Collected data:
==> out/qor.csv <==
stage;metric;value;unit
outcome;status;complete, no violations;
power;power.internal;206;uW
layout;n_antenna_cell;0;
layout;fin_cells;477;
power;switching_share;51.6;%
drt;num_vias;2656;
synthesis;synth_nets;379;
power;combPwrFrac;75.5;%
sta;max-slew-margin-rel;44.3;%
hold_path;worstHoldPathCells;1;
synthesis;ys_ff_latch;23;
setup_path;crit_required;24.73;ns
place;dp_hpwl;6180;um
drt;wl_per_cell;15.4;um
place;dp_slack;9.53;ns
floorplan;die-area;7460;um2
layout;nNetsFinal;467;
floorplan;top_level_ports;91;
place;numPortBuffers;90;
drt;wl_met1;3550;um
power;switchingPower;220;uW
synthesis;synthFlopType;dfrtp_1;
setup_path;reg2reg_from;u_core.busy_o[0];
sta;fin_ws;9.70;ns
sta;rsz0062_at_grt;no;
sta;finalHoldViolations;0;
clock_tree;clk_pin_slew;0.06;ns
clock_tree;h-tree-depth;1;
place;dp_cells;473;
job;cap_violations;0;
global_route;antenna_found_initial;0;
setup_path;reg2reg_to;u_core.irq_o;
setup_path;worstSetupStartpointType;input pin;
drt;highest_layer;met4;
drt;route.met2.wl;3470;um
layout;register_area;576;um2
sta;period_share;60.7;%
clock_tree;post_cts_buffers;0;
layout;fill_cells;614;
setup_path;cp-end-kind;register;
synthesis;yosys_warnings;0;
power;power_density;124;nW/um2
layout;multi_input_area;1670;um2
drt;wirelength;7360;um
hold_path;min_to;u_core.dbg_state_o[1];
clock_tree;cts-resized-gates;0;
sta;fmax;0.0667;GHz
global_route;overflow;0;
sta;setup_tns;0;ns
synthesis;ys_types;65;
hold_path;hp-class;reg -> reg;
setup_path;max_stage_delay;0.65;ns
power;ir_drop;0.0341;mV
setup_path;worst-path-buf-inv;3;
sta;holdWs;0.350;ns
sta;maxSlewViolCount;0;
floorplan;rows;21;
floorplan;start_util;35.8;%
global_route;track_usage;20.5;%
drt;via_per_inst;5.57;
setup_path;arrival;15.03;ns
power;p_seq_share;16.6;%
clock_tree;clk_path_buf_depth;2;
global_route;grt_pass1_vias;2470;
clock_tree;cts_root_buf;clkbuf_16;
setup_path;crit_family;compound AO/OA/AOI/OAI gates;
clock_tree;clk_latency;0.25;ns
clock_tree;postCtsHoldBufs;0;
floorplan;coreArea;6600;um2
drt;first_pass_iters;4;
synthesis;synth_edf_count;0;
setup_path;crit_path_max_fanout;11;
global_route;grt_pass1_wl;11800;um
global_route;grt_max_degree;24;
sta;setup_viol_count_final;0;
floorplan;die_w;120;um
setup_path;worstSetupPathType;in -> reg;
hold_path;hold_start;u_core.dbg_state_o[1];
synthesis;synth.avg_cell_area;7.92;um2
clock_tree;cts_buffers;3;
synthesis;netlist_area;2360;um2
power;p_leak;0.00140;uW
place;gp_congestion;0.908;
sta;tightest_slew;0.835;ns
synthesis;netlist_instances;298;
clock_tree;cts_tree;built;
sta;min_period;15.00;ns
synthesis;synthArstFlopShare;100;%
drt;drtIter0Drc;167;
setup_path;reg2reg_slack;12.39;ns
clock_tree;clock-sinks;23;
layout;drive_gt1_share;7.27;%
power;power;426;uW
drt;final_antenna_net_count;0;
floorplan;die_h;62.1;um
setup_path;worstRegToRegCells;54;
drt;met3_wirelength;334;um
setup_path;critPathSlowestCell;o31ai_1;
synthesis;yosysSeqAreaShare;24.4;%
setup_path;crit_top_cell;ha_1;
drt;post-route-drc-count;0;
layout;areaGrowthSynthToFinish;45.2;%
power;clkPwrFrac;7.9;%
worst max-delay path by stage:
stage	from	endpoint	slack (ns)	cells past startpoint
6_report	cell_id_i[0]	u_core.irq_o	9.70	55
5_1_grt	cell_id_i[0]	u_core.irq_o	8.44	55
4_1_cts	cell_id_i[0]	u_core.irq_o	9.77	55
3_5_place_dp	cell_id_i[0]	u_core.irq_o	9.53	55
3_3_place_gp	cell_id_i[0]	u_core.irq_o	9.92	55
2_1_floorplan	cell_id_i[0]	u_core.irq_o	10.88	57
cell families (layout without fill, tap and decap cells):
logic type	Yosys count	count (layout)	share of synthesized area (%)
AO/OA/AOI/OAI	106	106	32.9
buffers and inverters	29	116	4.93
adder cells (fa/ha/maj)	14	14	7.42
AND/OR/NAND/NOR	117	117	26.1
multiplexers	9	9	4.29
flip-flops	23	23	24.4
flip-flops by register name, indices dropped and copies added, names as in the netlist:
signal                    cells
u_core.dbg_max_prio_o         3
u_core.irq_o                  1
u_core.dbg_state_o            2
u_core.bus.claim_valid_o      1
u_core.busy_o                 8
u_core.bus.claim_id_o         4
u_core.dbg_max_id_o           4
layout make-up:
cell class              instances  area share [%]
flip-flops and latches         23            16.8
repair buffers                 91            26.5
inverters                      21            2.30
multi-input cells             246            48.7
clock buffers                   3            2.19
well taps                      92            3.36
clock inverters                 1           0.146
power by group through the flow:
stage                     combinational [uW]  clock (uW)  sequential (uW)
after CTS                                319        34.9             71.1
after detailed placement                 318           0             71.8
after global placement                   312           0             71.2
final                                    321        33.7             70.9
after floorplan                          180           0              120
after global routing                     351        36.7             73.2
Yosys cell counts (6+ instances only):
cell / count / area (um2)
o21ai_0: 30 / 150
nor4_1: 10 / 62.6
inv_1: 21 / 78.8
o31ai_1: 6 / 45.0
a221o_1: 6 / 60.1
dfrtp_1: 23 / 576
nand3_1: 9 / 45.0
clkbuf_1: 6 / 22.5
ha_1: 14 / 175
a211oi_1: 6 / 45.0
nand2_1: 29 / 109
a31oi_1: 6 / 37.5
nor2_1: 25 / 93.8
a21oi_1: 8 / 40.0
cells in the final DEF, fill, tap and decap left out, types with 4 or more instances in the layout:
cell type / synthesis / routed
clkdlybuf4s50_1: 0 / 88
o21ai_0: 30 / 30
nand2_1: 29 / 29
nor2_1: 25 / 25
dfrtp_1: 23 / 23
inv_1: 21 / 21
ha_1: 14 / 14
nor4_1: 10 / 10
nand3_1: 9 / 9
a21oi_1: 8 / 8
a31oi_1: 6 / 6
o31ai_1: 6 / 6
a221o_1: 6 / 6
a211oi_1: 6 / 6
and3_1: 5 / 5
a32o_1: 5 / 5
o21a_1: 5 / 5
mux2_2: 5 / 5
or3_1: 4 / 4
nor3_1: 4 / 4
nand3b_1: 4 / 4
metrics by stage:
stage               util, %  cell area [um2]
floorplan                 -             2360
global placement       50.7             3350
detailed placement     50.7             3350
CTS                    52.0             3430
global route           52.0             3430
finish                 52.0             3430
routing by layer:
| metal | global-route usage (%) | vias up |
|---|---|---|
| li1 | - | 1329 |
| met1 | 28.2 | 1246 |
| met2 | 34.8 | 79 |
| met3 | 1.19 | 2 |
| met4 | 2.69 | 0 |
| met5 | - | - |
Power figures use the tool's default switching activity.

**TRY IT**
Return the data exactly. Include every record.

**WRITTEN ANSWER**
==> out/qor.csv <==
stage;metric;value;unit
outcome;status;complete, no violations;
power;power.internal;206;uW
layout;n_antenna_cell;0;
layout;fin_cells;477;
power;switching_share;51.6;%
drt;num_vias;2656;
synthesis;synth_nets;379;
power;combPwrFrac;75.5;%
sta;max-slew-margin-rel;44.3;%
hold_path;worstHoldPathCells;1;
synthesis;ys_ff_latch;23;
setup_path;crit_required;24.73;ns
place;dp_hpwl;6180;um
drt;wl_per_cell;15.4;um
place;dp_slack;9.53;ns
floorplan;die-area;7460;um2
layout;nNetsFinal;467;
floorplan;top_level_ports;91;
place;numPortBuffers;90;
drt;wl_met1;3550;um
power;switchingPower;220;uW
synthesis;synthFlopType;dfrtp_1;
setup_path;reg2reg_from;u_core.busy_o[0];
sta;fin_ws;9.70;ns
sta;rsz0062_at_grt;no;
sta;finalHoldViolations;0;
clock_tree;clk_pin_slew;0.06;ns
clock_tree;h-tree-depth;1;
place;dp_cells;473;
job;cap_violations;0;
global_route;antenna_found_initial;0;
setup_path;reg2reg_to;u_core.irq_o;
setup_path;worstSetupStartpointType;input pin;
drt;highest_layer;met4;
drt;route.met2.wl;3470;um
layout;register_area;576;um2
sta;period_share;60.7;%
clock_tree;post_cts_buffers;0;
layout;fill_cells;614;
setup_path;cp-end-kind;register;
synthesis;yosys_warnings;0;
power;power_density;124;nW/um2
layout;multi_input_area;1670;um2
drt;wirelength;7360;um
hold_path;min_to;u_core.dbg_state_o[1];
clock_tree;cts-resized-gates;0;
sta;fmax;0.0667;GHz
global_route;overflow;0;
sta;setup_tns;0;ns
synthesis;ys_types;65;
hold_path;hp-class;reg -> reg;
setup_path;max_stage_delay;0.65;ns
power;ir_drop;0.0341;mV
setup_path;worst-path-buf-inv;3;
sta;holdWs;0.350;ns
sta;maxSlewViolCount;0;
floorplan;rows;21;
floorplan;start_util;35.8;%
global_route;track_usage;20.5;%
drt;via_per_inst;5.57;
setup_path;arrival;15.03;ns
power;p_seq_share;16.6;%
clock_tree;clk_path_buf_depth;2;
global_route;grt_pass1_vias;2470;
clock_tree;cts_root_buf;clkbuf_16;
setup_path;crit_family;compound AO/OA/AOI/OAI gates;
clock_tree;clk_latency;0.25;ns
clock_tree;postCtsHoldBufs;0;
floorplan;coreArea;6600;um2
drt;first_pass_iters;4;
synthesis;synth_edf_count;0;
setup_path;crit_path_max_fanout;11;
global_route;grt_pass1_wl;11800;um
global_route;grt_max_degree;24;
sta;setup_viol_count_final;0;
floorplan;die_w;120;um
setup_path;worstSetupPathType;in -> reg;
hold_path;hold_start;u_core.dbg_state_o[1];
synthesis;synth.avg_cell_area;7.92;um2
clock_tree;cts_buffers;3;
synthesis;netlist_area;2360;um2
power;p_leak;0.00140;uW
place;gp_congestion;0.908;
sta;tightest_slew;0.835;ns
synthesis;netlist_instances;298;
clock_tree;cts_tree;built;
sta;min_period;15.00;ns
synthesis;synthArstFlopShare;100;%
drt;drtIter0Drc;167;
setup_path;reg2reg_slack;12.39;ns
clock_tree;clock-sinks;23;
layout;drive_gt1_share;7.27;%
power;power;426;uW
drt;final_antenna_net_count;0;
floorplan;die_h;62.1;um
setup_path;worstRegToRegCells;54;
drt;met3_wirelength;334;um
setup_path;critPathSlowestCell;o31ai_1;
synthesis;yosysSeqAreaShare;24.4;%
setup_path;crit_top_cell;ha_1;
drt;post-route-drc-count;0;
layout;areaGrowthSynthToFinish;45.2;%
power;clkPwrFrac;7.9;%
worst max-delay path by stage:
stage	from	endpoint	slack (ns)	cells past startpoint
6_report	cell_id_i[0]	u_core.irq_o	9.70	55
5_1_grt	cell_id_i[0]	u_core.irq_o	8.44	55
4_1_cts	cell_id_i[0]	u_core.irq_o	9.77	55
3_5_place_dp	cell_id_i[0]	u_core.irq_o	9.53	55
3_3_place_gp	cell_id_i[0]	u_core.irq_o	9.92	55
2_1_floorplan	cell_id_i[0]	u_core.irq_o	10.88	57
cell families (layout without fill, tap and decap cells):
logic type	Yosys count	count (layout)	share of synthesized area (%)
AO/OA/AOI/OAI	106	106	32.9
buffers and inverters	29	116	4.93
adder cells (fa/ha/maj)	14	14	7.42
AND/OR/NAND/NOR	117	117	26.1
multiplexers	9	9	4.29
flip-flops	23	23	24.4
flip-flops by register name, indices dropped and copies added, names as in the netlist:
signal                    cells
u_core.dbg_max_prio_o         3
u_core.irq_o                  1
u_core.dbg_state_o            2
u_core.bus.claim_valid_o      1
u_core.busy_o                 8
u_core.bus.claim_id_o         4
u_core.dbg_max_id_o           4
layout make-up:
cell class              instances  area share [%]
flip-flops and latches         23            16.8
repair buffers                 91            26.5
inverters                      21            2.30
multi-input cells             246            48.7
clock buffers                   3            2.19
well taps                      92            3.36
clock inverters                 1           0.146
power by group through the flow:
stage                     combinational [uW]  clock (uW)  sequential (uW)
after CTS                                319        34.9             71.1
after detailed placement                 318           0             71.8
after global placement                   312           0             71.2
final                                    321        33.7             70.9
after floorplan                          180           0              120
after global routing                     351        36.7             73.2
Yosys cell counts (6+ instances only):
cell / count / area (um2)
o21ai_0: 30 / 150
nor4_1: 10 / 62.6
inv_1: 21 / 78.8
o31ai_1: 6 / 45.0
a221o_1: 6 / 60.1
dfrtp_1: 23 / 576
nand3_1: 9 / 45.0
clkbuf_1: 6 / 22.5
ha_1: 14 / 175
a211oi_1: 6 / 45.0
nand2_1: 29 / 109
a31oi_1: 6 / 37.5
nor2_1: 25 / 93.8
a21oi_1: 8 / 40.0
cells in the final DEF, fill, tap and decap left out, types with 4 or more instances in the layout:
cell type / synthesis / routed
clkdlybuf4s50_1: 0 / 88
o21ai_0: 30 / 30
nand2_1: 29 / 29
nor2_1: 25 / 25
dfrtp_1: 23 / 23
inv_1: 21 / 21
ha_1: 14 / 14
nor4_1: 10 / 10
nand3_1: 9 / 9
a21oi_1: 8 / 8
a31oi_1: 6 / 6
o31ai_1: 6 / 6
a221o_1: 6 / 6
a211oi_1: 6 / 6
and3_1: 5 / 5
a32o_1: 5 / 5
o21a_1: 5 / 5
mux2_2: 5 / 5
or3_1: 4 / 4
nor3_1: 4 / 4
nand3b_1: 4 / 4
metrics by stage:
stage               util, %  cell area [um2]
floorplan                 -             2360
global placement       50.7             3350
detailed placement     50.7             3350
CTS                    52.0             3430
global route           52.0             3430
finish                 52.0             3430
routing by layer:
| metal | global-route usage (%) | vias up |
|---|---|---|
| li1 | - | 1329 |
| met1 | 28.2 | 1246 |
| met2 | 34.8 | 79 |
| met3 | 1.19 | 2 |
| met4 | 2.69 | 0 |
| met5 | - | - |
Power figures use the tool's default switching activity.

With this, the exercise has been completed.